From a social critic and journalist, a poignant book that encourages publicly grieving what we've lost in order to move towards a hopeful future.

Our era is one of significant and substantial loss, of unraveling hopes and expectations, of dreams curtailed, of aspirations desiccated. At the same time, we are denied the means of mourning the futures that are being so brutally curtailed. At such a moment, taking the time to grieve is a radical act. 

Through in-depth reporting intertwined with memoir, Sarah Jaffe shows how public memorialization has become more than a refusal or a protest: it is a path to imagining a better world.
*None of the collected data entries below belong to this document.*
This is an optimization exercise on Yosys and OpenROAD, whose aim is small area, a short achievable clock period and few clock cycles, not a production implementation.
Function was not checked in any run shown here: the RTL went through the layout flow alone.
Power is estimated from default activity; no workload was simulated.

--- run.sh ---
#!/bin/bash
# synth_recipe.tcl (not shown) runs the flow's synth.tcl, then flattens the netlist and writes it again
# the make line also repeats each setting of config.mk as NAME=value (left out here)
make -C /OpenROAD-flow-scripts/flow DESIGN_CONFIG=/design/flow/config.mk WORK_HOME=/design/flow/orfs CLKGATE_MAP_FILE= SYNTH_SCRIPT=/design/flow/synth_recipe.tcl finish
--- config.mk ---
export PLATFORM = sky130hd
export DESIGN_NAME = adc_scan_block_averager_core
export DESIGN_NICKNAME = adc_scan_block_averager_core
export VERILOG_FILES = /design/flow/design.v
export SDC_FILE = /design/flow/constraint.sdc
export NUM_CORES = 4
export LEC_CHECK = 0
export CAP_MARGIN = 20
export CORE_MARGIN = 2
export CORE_UTILIZATION = 40
export SLEW_MARGIN = 20
--- constraint.sdc ---
create_clock -name core_clock -period 7.0 [get_ports {clk}]
set_input_delay 1.4000 -clock core_clock [delete_from_list [all_inputs] [get_ports {clk}]]
set_output_delay 1.4000 -clock core_clock [all_outputs]
set_load 0.01 [all_outputs]
--- design.v ---
package asba_pkg;
  localparam int ADC_W   = 12;
  localparam int SUM_W   = 20;
  localparam int CNT_W   = 8;
  localparam int SLOT_W  = 3;
  localparam int CHAN_W  = 3;
  localparam int UV_W    = 28;
  localparam int SCALE_W = 24;
  localparam int PROD_W  = ADC_W + SCALE_W;
  localparam int UV_SHIFT = 8;
  localparam int CFG_W   = 24;
  localparam int CFG_IDX_W = 3;
  localparam int DIV_CNT_W = 5;
  localparam logic [1:0] OP_START  = 2'd0;
  localparam logic [1:0] OP_RESULT = 2'd1;
  localparam logic [1:0] OP_STOP   = 2'd2;
  localparam logic [1:0] KIND_REQ  = 2'd0;
  localparam logic [1:0] KIND_AVG  = 2'd1;
  localparam logic [1:0] KIND_DONE = 2'd2;
  localparam logic [CFG_IDX_W-1:0] REG_SLOT_COUNT    = 3'd0;
  localparam logic [CFG_IDX_W-1:0] REG_CHANNEL_MAP   = 3'd1;
  localparam logic [CFG_IDX_W-1:0] REG_FILTER_LEN    = 3'd2;
  localparam logic [CFG_IDX_W-1:0] REG_ROUNDS_NEEDED = 3'd3;
  localparam logic [CFG_IDX_W-1:0] REG_SCALE_Q8      = 3'd4;
  localparam logic [3:0]         RST_SLOT_COUNT    = 4'd2;
  localparam logic [23:0]        RST_CHANNEL_MAP   = 24'd60;
  localparam logic [CNT_W-1:0]   RST_FILTER_LEN    = 8'd10;
  localparam logic [CNT_W-1:0]   RST_ROUNDS_NEEDED = 8'd20;
  localparam logic [SCALE_W-1:0] RST_SCALE_Q8      = 24'd156250;
  localparam logic [CNT_W-1:0] RND_MAX = 8'd255;
  typedef struct packed {
    logic [3:0]         slot_count;
    logic [23:0]        channel_map;
    logic [CNT_W-1:0]   filter_len;
    logic [CNT_W-1:0]   rounds_needed;
    logic [SCALE_W-1:0] scale_q8;
  } asba_cfg_t;
  typedef struct packed {
    logic              clear;
    logic              wr_latest;
    logic              acc;
    logic              take;
    logic              div_step;
    logic              mul;
    logic              load_out;
    logic [1:0]        kind;
    logic              last;
    logic [SLOT_W-1:0] idx;
  } asba_cmd_t;
  typedef struct packed {
    logic fire;
    logic round_short;
    logic out_free;
  } asba_sts_t;
endpackage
When we are able to mourn the lives, the homes, and the worlds we have lost, we are better prepared to fight for a transformed future. 
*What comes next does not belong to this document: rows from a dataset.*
Background: an optimization exercise with open tools, aiming at small area. Do not read the settings as production practice.
In this exercise RTL edits were held to simulation tests only and were not proved equivalent to the original.
Power and IR drop assume default switching activity.

## the reference run
## lcd_ctrl_top
module lcd_ctrl_top #(
    parameter int unsigned T_POWER      = 750000,   
    parameter int unsigned T_WAKE1      = 205000,
    parameter int unsigned T_WAKE2      = 500,
    parameter int unsigned T_CMD        = 2000,     
    parameter int unsigned T_CLEAR      = 82000,    
    parameter int unsigned T_E_PULSE    = 12,
    parameter int unsigned T_NIBBLE_GAP = 50
) (
    input  logic       clk,
    input  logic       rst,
    input  logic       wb_cyc,
    input  logic       wb_stb,
    input  logic       wb_we,
    input  logic [5:0] wb_adr,
    input  logic [7:0] wb_dat_w,
    output logic [7:0] wb_dat_r,
    output logic       wb_ack,
    output logic       lcd_e,
    output logic       lcd_rs,
    output logic [3:0] lcd_data
);
For scale: roughly 300 flip-flops.
==> module lcd_rd_sel, before the edit <==
module lcd_rd_sel (
    input  logic [31:0]  sel,
    input  logic [255:0] buf_q,
    output logic [7:0]   q
);
    logic [10:0] grp_n [8];   
    for (genvar b = 0; b < 8; b++) begin : g_bit
        for (genvar g = 0; g < 11; g++) begin : g_grp
            localparam int I0 = 3 * g;
            localparam int N  = (g == 10) ? 2 : 3;
            logic [2:0] s3, d3;
            for (genvar k = 0; k < 3; k++) begin : g_k
                if (k < N) begin : g_on
                    assign s3[k] = sel[I0 + k];
                    assign d3[k] = buf_q[8 * (I0 + k) + b];
                end else begin : g_off
                    assign s3[k] = 1'b0;
                    assign d3[k] = 1'b0;
                end
            end
            lcd_sel3 u_sel3 (.s(s3), .d(d3), .y_n(grp_n[b][g]));
        end
        assign q[b] = ~&grp_n[b];
    end
endmodule
From an optimization exercise on the open Yosys and OpenROAD flow, aimed at small area, a short achievable clock period and few clock cycles per item; shortcuts taken in it are not production practice. Function was checked by simulation only, so behaviour that the tests miss may differ from the original.

==> inputs of job 6283 <==
## jam
module jam (
	input  logic                    clk,
	input  logic                    rst_n,
	input  logic                    in_valid,
	input  jam_types_pkg::cost_t    in_cost,
	output logic                    out_valid,
	output jam_types_pkg::out_job_t out_job,
	output jam_types_pkg::total_t   out_cost
);
==> flow/config.mk <==
export PLATFORM = sky130hd
export DESIGN_NAME = jam
export DESIGN_NICKNAME = jam
export VERILOG_FILES = /design/flow/design.v
export SDC_FILE = /design/flow/constraint.sdc
export NUM_CORES = 4
export LEC_CHECK = 0
export CAP_MARGIN = 20
export CORE_MARGIN = 2
export CORE_UTILIZATION = 45
export SETUP_SLACK_MARGIN = 5
export SLEW_MARGIN = 20
==> flow/constraint.sdc <==
create_clock -name core_clock -period 9.0 [get_ports {clk}]
set_input_delay 1.8000 -clock core_clock [delete_from_list [all_inputs] [get_ports {clk}]]
set_output_delay 1.8000 -clock core_clock [all_outputs]
set_load 0.01 [all_outputs]
run.sh (not shown) runs the stock make flow with config.mk's settings and CLKGATE_MAP_FILE= SYNTH_SCRIPT=/design/flow/synth_recipe.tcl, a recipe that flattens the netlist after the stock synthesis.
==> inputs of job 5230, as changes to job 6283 <==
--- a/flow/design.v
+++ b/flow/design.v
@@ -414,19 +414,17 @@
 			end
 			E_X: begin
 				if (!wbusy && !pvj) begin
 					for (int j = 0; j < 8; j++) begin
 						if (used[j]) begin
-							logic [19:0] cw;
-							logic [19:0] cz;
-							cw = csa10({3'd0, w[j]}, {3'd0, D}, ~{2'd0, d[j]});
-							cz = csa10({3'd0, z[j]}, {3'd0, D}, ~{2'd0, d[j]});
-							w[j] <= 7'(add10(cw[9:0], cw[19:10], 1'b1));
-							z[j] <= 7'(add10(cz[9:0], cz[19:10], 1'b1));
+							logic [6:0] dl;
+							dl = 7'(D - d[j][6:0]);
+							w[j] <= w[j] + dl;
+							z[j] <= z[j] + dl;
 						end
 					end
-					tot  <= add10(tot, {3'd0, D}, 1'b0);
+					tot  <= tot + 10'(D);
 					jc   <= jnb;
 					wrs  <= wroot;
 					wrow <= ph;
 					wD   <= D;
 					used <= '0;
ABC_AREA = 1   (was not set)
CORE_UTILIZATION = 55   (was 45)
PLACE_DENSITY = 0.75   (was not set)
==> qor.txt <==
Die Y: 363 um
PostCTS Resize Cnt: 199
Max Freq: 0.243 GHz
Post-Synth XOR/XNOR Area: 3.43%
Flop-to-flop setup slack: 4.89 ns
CP arrival: 4.53 ns
Status: no timing/DRC/antenna violations
Sequential cell area fraction in the yosys report: 48.4%
Tap cell count: 1662
Gr usage total: 30.4%
[end of results for job 6283]
This is an optimization exercise on Yosys and OpenROAD, whose aim is small area, a short achievable clock period and few clock cycles, not a production implementation.
Function was checked by simulation only, so behaviour that the tests miss may differ from the original.
Power figures rest on the tool's default switching activity, not on a simulated workload.

==> config.mk <==
export PLATFORM = sky130hd
export DESIGN_NAME = aabb_pair_collision_scanner
export DESIGN_NICKNAME = aabb_pair_collision_scanner
export VERILOG_FILES = /design/flow/design.v
export SDC_FILE = /design/flow/constraint.sdc
export NUM_CORES = 4
export LEC_CHECK = 0
export CAP_MARGIN = 20
export CORE_MARGIN = 2
export CORE_UTILIZATION = 40
export SLEW_MARGIN = 20
==> run.sh <==
#!/bin/bash
# synth_recipe.tcl (not shown) runs the flow's synth.tcl, then flattens the netlist and writes it again
# the make line also repeats each setting of config.mk as NAME=value (left out here)
make -C /OpenROAD-flow-scripts/flow DESIGN_CONFIG=/design/flow/config.mk WORK_HOME=/design/flow/orfs CLKGATE_MAP_FILE= SYNTH_SCRIPT=/design/flow/synth_recipe.tcl finish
Meet The Author: Sarah Jaffe

Sarah Jaffe is the author of Work Won’t Love You Back: How Devotion to Our Jobs Keeps Us Exploited, Exhausted and Alone, which Jane McAlevey called “a multiplex in still life; a stunning critique of capitalism, a collective conversation on the meaning of life and work, and a definite contribution to the we-won’t-settle-for-less demands of the future society everyone deserves,” and of Necessary Trouble: Americans in Revolt, both from Bold Type Books.

She is a Type Media Center reporting fellow and an independent journalist covering the politics of power, from the workplace to the streets. Her work has appeared in The New York TimesThe Nation, the Guardian, the Washington PostThe New Republic, the Atlantic, and many other publications. She is the co-host, with Michelle Chen, of Dissent magazine’s Belabored podcast, as well as a columnist at The Progressive and New Labor Forum.

Sarah was formerly a staff writer at In These Times and the labor editor at AlterNet. She was a contributing editor on The 99%: How the Occupy Wall Street Movement is Changing America, from AlterNet books, as well as a contributor to the anthologies At the Tea Party and Tales of Two Cities, both from OR Books, and Nasty Women: Feminism, Resistance, and Revolution in Trump’s America, from Picador. She was also the web director at GRITtv with Laura Flanders.

She was one of the first reporters to cover Occupy and the Fight for $15, has appeared on numerous radio and television programs to discuss topics ranging from electoral politics to Superstorm Sandy, from punk rock to public-sector unions.

She has a master’s degree in journalism from Temple University in Philadelphia and a bachelor’s degree in English from Loyola University New Orleans. Sarah was born and raised in Massachusetts and has also lived in South Carolina, Louisiana, Colorado, New York and Pennsylvania.